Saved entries

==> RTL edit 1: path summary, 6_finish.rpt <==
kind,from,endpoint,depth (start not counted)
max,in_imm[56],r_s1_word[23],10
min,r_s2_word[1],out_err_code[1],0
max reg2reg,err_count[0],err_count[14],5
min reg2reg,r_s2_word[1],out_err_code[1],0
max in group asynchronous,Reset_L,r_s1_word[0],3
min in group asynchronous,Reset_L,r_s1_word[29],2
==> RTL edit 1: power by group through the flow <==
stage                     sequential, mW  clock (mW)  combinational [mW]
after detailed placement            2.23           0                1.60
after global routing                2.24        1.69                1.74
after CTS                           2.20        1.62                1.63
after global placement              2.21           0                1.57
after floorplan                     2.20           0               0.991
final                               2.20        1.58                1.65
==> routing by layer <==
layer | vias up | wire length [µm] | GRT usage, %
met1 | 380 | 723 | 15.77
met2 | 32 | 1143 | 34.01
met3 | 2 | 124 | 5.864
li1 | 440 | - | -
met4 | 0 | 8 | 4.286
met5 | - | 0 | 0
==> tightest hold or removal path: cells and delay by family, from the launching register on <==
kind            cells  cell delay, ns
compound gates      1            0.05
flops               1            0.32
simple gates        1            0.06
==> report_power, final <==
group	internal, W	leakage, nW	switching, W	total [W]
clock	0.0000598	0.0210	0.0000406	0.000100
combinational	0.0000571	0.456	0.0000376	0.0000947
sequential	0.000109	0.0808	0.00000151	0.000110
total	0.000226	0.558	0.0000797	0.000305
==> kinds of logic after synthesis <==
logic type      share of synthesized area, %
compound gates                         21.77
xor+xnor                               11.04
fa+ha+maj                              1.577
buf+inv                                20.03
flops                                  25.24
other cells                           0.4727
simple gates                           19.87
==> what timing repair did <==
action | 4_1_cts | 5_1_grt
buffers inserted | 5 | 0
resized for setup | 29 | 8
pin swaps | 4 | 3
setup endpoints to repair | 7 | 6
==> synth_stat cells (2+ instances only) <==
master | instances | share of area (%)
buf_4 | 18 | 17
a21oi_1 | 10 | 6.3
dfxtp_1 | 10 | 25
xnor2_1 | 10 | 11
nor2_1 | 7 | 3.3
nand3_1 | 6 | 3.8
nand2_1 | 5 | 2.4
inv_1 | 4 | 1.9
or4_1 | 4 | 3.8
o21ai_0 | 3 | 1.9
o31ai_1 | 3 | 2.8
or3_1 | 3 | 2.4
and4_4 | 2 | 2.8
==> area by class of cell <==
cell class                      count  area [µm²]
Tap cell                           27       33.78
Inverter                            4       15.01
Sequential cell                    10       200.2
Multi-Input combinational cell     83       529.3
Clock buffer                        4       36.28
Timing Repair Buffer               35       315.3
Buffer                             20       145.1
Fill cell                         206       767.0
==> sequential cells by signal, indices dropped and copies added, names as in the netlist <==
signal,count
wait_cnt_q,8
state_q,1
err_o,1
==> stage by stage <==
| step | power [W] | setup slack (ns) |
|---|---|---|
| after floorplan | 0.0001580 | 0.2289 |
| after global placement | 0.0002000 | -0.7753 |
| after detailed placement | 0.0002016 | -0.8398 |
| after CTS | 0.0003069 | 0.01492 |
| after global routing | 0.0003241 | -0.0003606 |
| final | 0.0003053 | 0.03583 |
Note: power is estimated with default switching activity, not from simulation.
--- src/rtl/uart_tx_arbiter_rr_pick.sv ---
// Combinational round-robin selector: first asserted request strictly after last_i, wrapping.
module rr_pick #(
  parameter int NUM_REQ = 4,
  parameter int IDX_W   = 2
) (
  input  logic [NUM_REQ-1:0] req_i,
  input  logic [IDX_W-1:0]   last_i,
  output logic [NUM_REQ-1:0] gnt_o,
  output logic               valid_o
);

  always_comb begin
    int               idx;
    logic [IDX_W-1:0] idx_l;
    gnt_o   = '0;
    valid_o = 1'b0;
    idx     = 0;
    idx_l   = '0;
    // Walk farthest offset first so the nearest requester after last_i overrides.
    for (int off = NUM_REQ; off >= 1; off--) begin
      idx = int'(last_i) + off;
      if (idx >= NUM_REQ) idx = idx - NUM_REQ;
      idx_l = IDX_W'(idx);
      if (req_i[idx_l]) begin
        gnt_o        = '0;
        gnt_o[idx_l] = 1'b1;
        valid_o      = 1'b1;
      end
    end
  end

endmodule
[src/rtl/id_imm_ctrl.sv]
// Decode/immediate-select stage buffer: two-entry (output + skid) FIFO with opcode decode.
// Latency: 1 cycle from accept to out_* when empty or issuing the same cycle.
// Backpressure: in_ready is registered (state != FULL); out_ready never reaches in_ready combinationally.
//
// Ports:
//   clk, rst_n              clock, synchronous active-low reset
//   in_valid/in_ready       fetch-side handshake carrying in_inst, in_pc
//   flush                   drop everything held and the instruction offered this cycle
//   out_valid/out_ready     execute-side handshake carrying out_inst, out_pc, out_immSel, out_illegal
//   issue_cnt               completed out handshakes, wraps modulo 2^CNT_W
module id_imm_ctrl #(
    parameter logic [31:0] NOP_INST = 32'h0000_0013,
    parameter int          CNT_W    = 16
) (
    input  logic             clk,
    input  logic             rst_n,
    input  logic             in_valid,
    input  logic [31:0]      in_inst,
    input  logic [31:0]      in_pc,
    output logic             in_ready,
    input  logic             flush,
    output logic             out_valid,
    input  logic             out_ready,
    output logic [31:0]      out_inst,
    output logic [31:0]      out_pc,
    output logic [2:0]       out_immSel,
    output logic             out_illegal,
    output logic [CNT_W-1:0] issue_cnt
);

    // Immediate-format select codes understood by the immediate generator.
    localparam logic [2:0] IMM_I    = 3'd0;
    localparam logic [2:0] IMM_S    = 3'd1;
    localparam logic [2:0] IMM_B    = 3'd2;
    localparam logic [2:0] IMM_J    = 3'd3;
    localparam logic [2:0] IMM_U    = 3'd4;
    localparam logic [2:0] IMM_NONE = 3'd7;

    typedef enum logic [1:0] {
        EMPTY = 2'd0,
        ONE   = 2'd1,
        FULL  = 2'd2
    } state_t;

    typedef struct packed {
        logic [31:0] inst;
        logic [31:0] pc;
        logic [2:0]  sel;
        logic        ill;
    } slot_t;

    // What the output register shows while nothing is held.
    localparam slot_t IDLE_SLOT = slot_t'({NOP_INST, 32'd0, IMM_I, 1'b0});

    state_t state;
    slot_t  out_q;
    slot_t  skid_q;

    logic accept;
    logic issue;

    assign accept = in_valid & in_ready;
    assign issue  = out_valid & out_ready;

    assign out_inst    = out_q.inst;
    assign out_pc      = out_q.pc;
    assign out_immSel  = out_q.sel;
    assign out_illegal = out_q.ill;

    // Decode is done on the way into storage so it is registered with the word.
    // Every legal opcode ends in 2'b11, so a compressed/garbage low pair falls to default.
    function automatic slot_t decode(input logic [31:0] inst, input logic [31:0] pc);
        slot_t s;
        s.inst = inst;
        s.pc   = pc;
        s.ill  = 1'b0;
        case (inst[6:0])
            7'b0010011, 7'b0000011,
            7'b1100111, 7'b1110011: s.sel = IMM_I;
            7'b0100011:             s.sel = IMM_S;
            7'b1100011:             s.sel = IMM_B;
            7'b1101111:             s.sel = IMM_J;
            7'b0110111, 7'b0010111: s.sel = IMM_U;
            7'b0110011:             s.sel = IMM_NONE;
            default: begin
                s.sel = IMM_NONE;
                s.ill = 1'b1;
            end
        endcase
        return s;
    endfunction

    always_ff @(posedge clk) begin
        if (!rst_n) begin
            state     <= EMPTY;
            in_ready  <= 1'b1;
            out_valid <= 1'b0;
            out_q     <= IDLE_SLOT;
            skid_q    <= IDLE_SLOT;
            issue_cnt <= '0;
        end else begin
            // An issue coinciding with a flush was still consumed downstream.
            if (issue) begin
                issue_cnt <= issue_cnt + CNT_W'(1);
            end

            if (flush) begin
                state     <= EMPTY;
                in_ready  <= 1'b1;
                out_valid <= 1'b0;
                out_q     <= IDLE_SLOT;
            end else begin
                case (state)
                    EMPTY: begin
                        if (accept) begin
                            out_q     <= decode(in_inst, in_pc);
                            out_valid <= 1'b1;
                            state     <= ONE;
                        end
                    end
                    ONE: begin
                        if (accept && !issue) begin
                            skid_q   <= decode(in_inst, in_pc);
                            in_ready <= 1'b0;
                            state    <= FULL;
                        end else if (issue && !accept) begin
                            out_q     <= IDLE_SLOT;
                            out_valid <= 1'b0;
                            state     <= EMPTY;
                        end else if (issue && accept) begin
                            out_q <= decode(in_inst, in_pc);
                        end
                    end
                    FULL: begin
                        // in_ready is low here, so nothing can be accepted.
                        if (issue) begin
                            out_q    <= skid_q;
                            in_ready <= 1'b1;
                            state    <= ONE;
                        end
                    end
                    default: begin
                        state     <= EMPTY;
                        in_ready  <= 1'b1;
                        out_valid <= 1'b0;
                        out_q     <= IDLE_SLOT;
                    end
                endcase
            end
        end
    end

endmodule
<file path="config.mk">
export PLATFORM = sky130hd
export DESIGN_NAME = if_fetch_unit
export DESIGN_NICKNAME = d
export VERILOG_FILES = /design/src/rtl/if_fetch_unit.sv
export SDC_FILE = /design/constraint.sdc
export NUM_CORES = 1
export LEC_CHECK = 0
export ABC_CLOCK_PERIOD_IN_PS = 5350
export BUFFER_PORTS_ARGS = -buffer_cell sky130_fd_sc_hd__buf_2
export CORE_AREA = 2 2 177 136
export CTS_CLUSTER_DIAMETER = 120
export DETAILED_ROUTE_END_ITERATION = 10
export DIE_AREA = 0 0 179 138
export GPL_TIMING_DRIVEN = 0
export PLACE_DENSITY_LB_ADDON = 0.25
export SETUP_SLACK_MARGIN = 0.02
export SYNTH_ARGS = -nofsm -noshare
export SYNTH_HDL_FRONTEND = slang
export SYNTH_SLANG_ARGS = --single-unit
export TNS_END_PERCENT = 10
</file>
<file path="constraint.sdc">
create_clock -name clk -period 5.35 [get_ports clk]
set_input_delay 0.2675 -clock clk [delete_from_list [all_inputs] [get_ports clk]]
set_output_delay 0.2675 -clock clk [all_outputs]
set_load 0.1 [all_outputs]
</file>
<file path="src/rtl/if_fetch_unit.sv">
// Instruction-fetch stage: issues word fetches to an in-order, variable-latency instruction memory,
// buffers returned words and drives the IF/ID register, with decode-driven redirect and stale-word drop.
module if_fetch_unit #(
  parameter logic [31:0] RESET_PC  = 32'h0000_0000,
  parameter int unsigned BUF_DEPTH = 2
) (
  input  logic        clk,
  input  logic        reset,
  input  logic        StallF,
  input  logic        StallD,
  input  logic        PCSrcD,
  input  logic [31:0] PCBranchD,
  output logic        imem_req,
  output logic [31:0] imem_addr,
  input  logic        imem_ack,
  input  logic        imem_rvalid,
  input  logic [31:0] imem_rdata,
  output logic [31:0] cmdD,
  output logic [31:0] PCPlusFourD,
  output logic        validD
);

  localparam int unsigned CntW = $clog2(BUF_DEPTH + 1);
  localparam int unsigned PtrW = (BUF_DEPTH > 1) ? $clog2(BUF_DEPTH) : 1;
  localparam logic [CntW:0] DepthExt = (CntW + 1)'(BUF_DEPTH);
  localparam logic [CntW-1:0] DepthCnt = CntW'(BUF_DEPTH);

  logic [31:0]     pc_f_q, pc_f_d;
  logic [31:0]     pc_resp_q, pc_resp_d;
  logic [PtrW-1:0] wr_ptr_q, wr_ptr_d;
  logic [PtrW-1:0] rd_ptr_q, rd_ptr_d;
  logic [CntW-1:0] count_q, count_d;
  logic [CntW-1:0] outst_q, outst_d;
  logic [CntW-1:0] drop_q, drop_d;
  logic [31:0]     cmd_q, cmd_d;
  logic [31:0]     pcp4_q, pcp4_d;
  logic            valid_q, valid_d;

  logic [31:0] instr_q [BUF_DEPTH];
  logic [31:0] bpc_q   [BUF_DEPTH];

  logic        accept, push, pop;
  logic [31:0] redirect_pc;
  logic        unused_pcb;

  // Word alignment of the redirect target discards the low address bits.
  assign redirect_pc = {PCBranchD[31:2], 2'b00};
  assign unused_pcb  = ^PCBranchD[1:0];

  function automatic logic [PtrW-1:0] ptr_inc(input logic [PtrW-1:0] p);
    if (p == PtrW'(BUF_DEPTH - 1)) begin
      return '0;
    end
    return p + 1'b1;
  endfunction

  // Slots are reserved at issue time so a returning word always has room.
  assign imem_req  = !reset && !StallF && !PCSrcD &&
                     (({1'b0, count_q} + {1'b0, outst_q}) < DepthExt);
  assign imem_addr = pc_f_q;
  assign accept    = imem_req && imem_ack;
  assign push      = imem_rvalid && !PCSrcD && (drop_q == '0);
  assign pop       = !PCSrcD && !StallD && (count_q != '0);

  always_comb begin
    pc_f_d    = pc_f_q;
    pc_resp_d = pc_resp_q;
    wr_ptr_d  = wr_ptr_q;
    rd_ptr_d  = rd_ptr_q;
    count_d   = count_q;
    outst_d   = outst_q;
    drop_d    = drop_q;
    cmd_d     = cmd_q;
    pcp4_d    = pcp4_q;
    valid_d   = valid_q;

    if (PCSrcD) begin
      // Every word still in flight after this cycle belongs to the abandoned path.
      pc_f_d    = redirect_pc;
      pc_resp_d = redirect_pc;
      wr_ptr_d  = '0;
      rd_ptr_d  = '0;
      count_d   = '0;
      outst_d   = outst_q - CntW'(imem_rvalid);
      drop_d    = outst_q - CntW'(imem_rvalid);
      cmd_d     = '0;
      valid_d   = 1'b0;
    end else begin
      if (accept) begin
        pc_f_d = pc_f_q + 32'd4;
      end
      outst_d = outst_q + CntW'(accept) - CntW'(imem_rvalid);
      if (imem_rvalid && (drop_q != '0)) begin
        drop_d = drop_q - 1'b1;
      end
      if (push) begin
        pc_resp_d = pc_resp_q + 32'd4;
        wr_ptr_d  = ptr_inc(wr_ptr_q);
      end
      if (!StallD) begin
        if (count_q != '0) begin
          cmd_d    = instr_q[rd_ptr_q];
          pcp4_d   = bpc_q[rd_ptr_q] + 32'd4;
          valid_d  = 1'b1;
          rd_ptr_d = ptr_inc(rd_ptr_q);
        end else begin
          cmd_d   = '0;
          valid_d = 1'b0;
        end
      end
      count_d = count_q + CntW'(push) - CntW'(pop);
    end
  end

  always_ff @(posedge clk) begin
    if (reset) begin
      pc_f_q    <= RESET_PC;
      pc_resp_q <= RESET_PC;
      wr_ptr_q  <= '0;
      rd_ptr_q  <= '0;
      count_q   <= '0;
      outst_q   <= '0;
      drop_q    <= '0;
      cmd_q     <= '0;
      pcp4_q    <= '0;
      valid_q   <= 1'b0;
    end else begin
      pc_f_q    <= pc_f_d;
      pc_resp_q <= pc_resp_d;
      wr_ptr_q  <= wr_ptr_d;
      rd_ptr_q  <= rd_ptr_d;
      count_q   <= count_d;
      outst_q   <= outst_d;
      drop_q    <= drop_d;
      cmd_q     <= cmd_d;
      pcp4_q    <= pcp4_d;
      valid_q   <= valid_d;
    end
  end

  always_ff @(posedge clk) begin
    if (!reset && push) begin
      instr_q[wr_ptr_q] <= imem_rdata;
      bpc_q[wr_ptr_q]   <= pc_resp_q;
    end
  end

  assign cmdD        = cmd_q;
  assign PCPlusFourD = pcp4_q;
  assign validD      = valid_q;

  a_no_overflow: assert property (@(posedge clk) disable iff (reset)
    !(push && (count_q == DepthCnt)));

  a_rsp_expected: assert property (@(posedge clk) disable iff (reset)
    !(imem_rvalid && (outst_q == '0)));

endmodule

</file>
-- Word-level counts from Yosys, hierarchy flattened
Memory sizes are Yosys's and may differ from the RTL's. A register that Yosys moved wholly into a read port is not among the register bits.
Index checks and enable logic that the tools add are counted.
- add/subtract/negate cells: 12
- multipliers: 0
- div/mod/pow operators: 0
- order comparisons: 1
- equality and inequality tests: 0
- shift operators: 0
- mux-type cells: 26
- bitwise gates (word level): 2
- reduce and logical (&&, ||, !) cells: 23
- operators with widths (kind ; number):
    32-bit two-way mux ; 5
    32-bit by 3-bit adder with 32-bit output (second input constant) ; 3
    1-bit two-way mux ; 18
    1-bit logical AND ; 10
    2-bit nonzero test ; 5
    2-bit two-way mux ; 3
    2-bit by 1-bit subtractor with 2-bit output ; 3
    2-bit by 1-bit adder with 2-bit output ; 2
    1-bit logical NOT ; 4
    2-bit by 2-bit adder with 3-bit output ; 1
    3-bit by 2-bit less-than comparator with 1-bit output (second input constant) ; 1
    3-bit AND reduction ; 1
    1-bit adder (second input constant) ; 2
    2-bit logical NOT ; 1
    1-bit inverter ; 2
    2-bit AND reduction ; 1
    2-bit OR reduction ; 1
    2-bit by 1-bit subtractor with 2-bit output (second input constant) ; 1
- bits in registers: 137
- latch bits: 0
- memory bits (writable): 128
- ROM bits: 0
- input bits: 71
- output and inout port bits: 98
- logic and storage cells: 78
- memories kept: 2
- memories (name ; depth ; bits a word ; read ports ; clocked after Yosys merged registers in ; wr ports ; line ; source):
    bpc_q ; 2 ; 32 ; 1 ; 1 ; 1 ; 40 ; logic [31:0] bpc_q [BUF_DEPTH];
    instr_q ; 2 ; 32 ; 1 ; 1 ; 1 ; 39 ; logic [31:0] instr_q [BUF_DEPTH];

-- Logic depth before layout (Yosys ltp)
Gate-level depths: netlist of run 1.
- word-level depth: 8
- gate-level depth with buffers: 14
- mapped depth without buffers: 12

-- Least setup slack after synthesis of run 1
No wires, ideal clock.
- path kind: input to register
- start point: input reset
- end point: memory bpc_q[0][10], enable pin
- library setup time: 0.558 ns
- data arrival time: 5.228 ns
- setup slack: -0.436 ns
- stages on the path: 5
- path buffers: 2
- cells stage by stage: inv_1 -> clkbuf_1 -> nand2_1 -> clkbuf_1 -> nor3_1
- longest elaborated chain between the ends: 4
- RTL lines (item ; line ; source):
    start, declared ; 8 ; input logic reset,
    1-bit logical NOT ; 142 ; if (!reset && push) begin
    1-bit logical AND ; 142 ;
    1-bit two-way mux ; 142 ;
    1-bit two-way mux (implied by the code) ; 144 ; bpc_q[wr_ptr_q] <= pc_resp_q;
    end, declared ; 40 ;
Every way passes these cells.

==> impl_metrics.csv, run 1 <==
group,metric,value,unit
status,status,"finished clean",
sta,fmax,0.256,GHz
pwr,clock_power_share,40.0,%
hold_path,hold_end,"imem_addr[27]",
die,fp.dieArea,24700,um2
sta,setup_viol,0,
hold_path,min_path_cells,3,
worst_setup_path,cp.depth,13,
worst_setup_path,path_cells,"buf_6 > buf_6 > buf_6 > buf_2 > buf_2 > buf_2 > mux2_2 > ha_1 > nand4b_1 > a22oi_4 > nand4_1 > or4_1 > o311ai_1",
yosys,synth-main-ff-cell,"dfxtp_1",
grt,grt_pass1_vias,8532,
pwr,p_switching,1120,uW
place,place_area,12700,um2
place,dp_hpwl,22.4,mm
clock_tree,hold_buffers,32,
yosys,synthArstFlopShare,0,%
worst_setup_path,critPathMaxFanout,10,
detailed_routing,first_pass_iters,6,
sta,period_share,72.9,%
detailed_routing,antenna_left,0,
yosys,ys_seq_area_share,56.2,%
grt,grt_max_degree,15,
die,coreArea,23200,um2
yosys,syn_avg_cell_area,10.9,um2
pwr,p_comb_share,10.4,%
grt,grt_usage,24.4,%
worst_setup_path,critPathRequiredTime,5770,ps
worst_setup_path,cpMaxStageDelayCell,"or4_1",
yosys,ys_types,66,
hold_path,hold_class,"input port to flip-flop",
grt,grt_overflow_total,0,
yosys,synth_warnings,0,
clock_tree,post-cts-setup-buffers,0,
detailed_routing,drt_iter0_drc,946,
worst_setup_path,crit_path_max_incr_delay,570,ps
finish,drive_above_1_share,21.6,%
detailed_routing,wl_per_cell,19.0,um
worst_setup_path,crit_family,"buffers and inverters",
clock_tree,cts_tree,"built",
detailed_routing,drc,0,
finish,fillCellCount,2011,
pwr,p_int,3250,uW
clock_tree,clkSinkCount,256,
clock_tree,cts_root_buffer,"clkbuf_16",
yosys,synthTopCellsByArea,"edfxtp_1 (33%), dfxtp_1 (23%), mux2_2 (3.9%)",
finish,fin_area,13800,um2
finish,area_delta_synth_final,22.2,%
pwr,p_leak,0.00497,uW
yosys,yosys.area.top_type,"edfxtp_1",
die,ios,169,
worst_setup_path,worstRegToRegCells,13,
sta,fin_skew,9.74,ps
place,finalWeightedCongestion,0.916,
clock_tree,clkTransAtPathRegs,70,ps
sta,fin_hold_ws,48.9,ps
detailed_routing,vias_per_cell,5.69,
clock_tree,htreeDepth,1,
detailed_routing,vias,9116,
sta,rsz0062_at_grt,"false",
pwr,peakVddDrop,0.246,mV
place,place_ws,1430,ps
worst_setup_path,critPathBufInv,6,
worst_setup_path,r2r_slack,1450,ps
sta,maxSlewHeadroom,44.2,%
worst_setup_path,crit_arrival,4320,ps
sta,worstMarginPinSlew,829,ps
sta,fin_tns_setup,0,ps
pwr,swShare,25.7,%
yosys,synthTopCellsByCount,"dfxtp_1 (132), edfxtp_1 (124), nand2_1 (81), nor2_1 (71), nand3_1 (68)",
sta,fin_crit,3900,ps
pwr,p_seq_share,49.7,%
yosys,syn_inst,1037,
place,numPortBuffers,161,
clock_tree,cts-resized-gates,0,
grt,grt_antenna_before_repair,2,
pwr,power,4380,uW
die,dieHeight,138,um
sta,setup_slack,1450,ps
worst_setup_path,worst-setup-path-type,"flip-flop to flip-flop",
pwr,powerDensity,317,nW/um2
die,die_w,179,um
job,maxCapViolCount,0,
clock_tree,clockBufferDepth,3,
yosys,synth_edf_count,124,
yosys,ys_ff_latch,256,
clock_tree,numCtsBuffers,26,
die,rows,49,
yosys,syn_area,11300,um2
worst_setup_path,end_kind,"flip-flop",
sta,drv_slew,0,
grt,grt_pass1_wl,47.5,mm
sta,hold_viol,0,
yosys,yosys.area.top_type_share,32.9,%
die,start_util,48.7,%
clock_tree,clock_latency,520,ps
worst_setup_path,cp-start-kind,"flip-flop",
hold_path,hp-start,"PCBranchD[27]",
finish,nNetsFinal,1355,
worst_setup_path,r2r_end,"PCPlusFourD[30]",
yosys,synth_most_common_cell,"dfxtp_1",
detailed_routing,drt-total-wl,30.5,mm
==> config.mk <==
export PLATFORM = sky130hd
export DESIGN_NAME = sar_search
export DESIGN_NICKNAME = d
export VERILOG_FILES = /design/src/rtl/sar_search.sv
export SDC_FILE = /design/constraint.sdc
export NUM_CORES = 1
export LEC_CHECK = 0
export CAP_MARGIN = 10
export CORE_MARGIN = 4
export CORE_UTILIZATION = 40
export DETAILED_ROUTE_END_ITERATION = 8
export RECOVER_POWER = 50
export SLEW_MARGIN = 20
export SYNTH_ARGS = -nofsm -noshare
export SYNTH_HDL_FRONTEND = slang
export SYNTH_SLANG_ARGS = --single-unit
==> constraint.sdc <==
create_clock -name clk -period 2.5 [get_ports clk]
set_input_delay 0.5 -clock clk [delete_from_list [all_inputs] [get_ports clk]]
set_output_delay 0.5 -clock clk [all_outputs]
set_load 0.03 [all_outputs]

What to do:
Each line in the entries above, starting at the line with "action | 4_1_cts | 5_1_grt" and ending at the line with "0.0003053 | 0.03583 |", is to be printed exactly, and only those lines.

Response:
action | 4_1_cts | 5_1_grt
buffers inserted | 5 | 0
resized for setup | 29 | 8
pin swaps | 4 | 3
setup endpoints to repair | 7 | 6
==> synth_stat cells (2+ instances only) <==
master | instances | share of area (%)
buf_4 | 18 | 17
a21oi_1 | 10 | 6.3
dfxtp_1 | 10 | 25
xnor2_1 | 10 | 11
nor2_1 | 7 | 3.3
nand3_1 | 6 | 3.8
nand2_1 | 5 | 2.4
inv_1 | 4 | 1.9
or4_1 | 4 | 3.8
o21ai_0 | 3 | 1.9
o31ai_1 | 3 | 2.8
or3_1 | 3 | 2.4
and4_4 | 2 | 2.8
==> area by class of cell <==
cell class                      count  area [µm²]
Tap cell                           27       33.78
Inverter                            4       15.01
Sequential cell                    10       200.2
Multi-Input combinational cell     83       529.3
Clock buffer                        4       36.28
Timing Repair Buffer               35       315.3
Buffer                             20       145.1
Fill cell                         206       767.0
==> sequential cells by signal, indices dropped and copies added, names as in the netlist <==
signal,count
wait_cnt_q,8
state_q,1
err_o,1
==> stage by stage <==
| step | power [W] | setup slack (ns) |
|---|---|---|
| after floorplan | 0.0001580 | 0.2289 |
| after global placement | 0.0002000 | -0.7753 |
| after detailed placement | 0.0002016 | -0.8398 |
| after CTS | 0.0003069 | 0.01492 |
| after global routing | 0.0003241 | -0.0003606 |
| final | 0.0003053 | 0.03583 |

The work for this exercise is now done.